27. Discussion • Serum did not activate K-ras 21 (Fig. 5) however after serum stimulation, Erks and Akt were both activated but there was no increase in the amount of phosphorylated Erks and Akt at confluence (Fig. 6)

28. Discussion • These results lead to many more questions??? 1. Is the K-ras p21 responsible for growth arrest or is it a result of the beginning of cell differentiation? 2. What pathway carries the signal to the nucleus since activated Erks and Akt do not appear to be involved?

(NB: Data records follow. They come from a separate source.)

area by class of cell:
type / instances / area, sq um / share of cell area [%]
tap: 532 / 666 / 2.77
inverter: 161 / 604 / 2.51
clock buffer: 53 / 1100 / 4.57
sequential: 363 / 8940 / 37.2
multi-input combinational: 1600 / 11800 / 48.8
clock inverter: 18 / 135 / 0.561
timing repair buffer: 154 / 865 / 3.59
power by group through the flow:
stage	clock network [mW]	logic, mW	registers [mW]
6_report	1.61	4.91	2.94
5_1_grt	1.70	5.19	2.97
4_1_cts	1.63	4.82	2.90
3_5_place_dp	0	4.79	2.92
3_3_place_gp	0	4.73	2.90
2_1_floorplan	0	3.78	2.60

29. Discussion • The pathway(s) possibly used by the increased K-ras p21 activity to bring about growth arrest and/or differentiation are unknown at present • Lack of any correlation with activation of the P13K/Akt and raf/Erk1/2 pathways make these unlikely downstream targets

30. Discussion • In summary, the control of the increase in total and active K-ras p21 during growth arrest in lung type II cells, and the consequences of this increase in the maintenance of growth arrest and differentiation, are topics for further research • This further research can reveal critical targets for intervention in lung cancer initiation, development, and malignant progression

31. Discussion • If activated K-ras p21 is related to growth arrest and differentiation, how do mutations in it, leading to continuous activation, contribute to tumorigenesis? • One possibility, is that mutant oncogenic K-ras p21 interacts abnormally with downstream pathways not utilized by normal K-ras p21 such as jun and jun kinase. • Another is that the mutation prevents interaction with a downstream effector that leads to growth arrest/differentiation, e.g. GAP.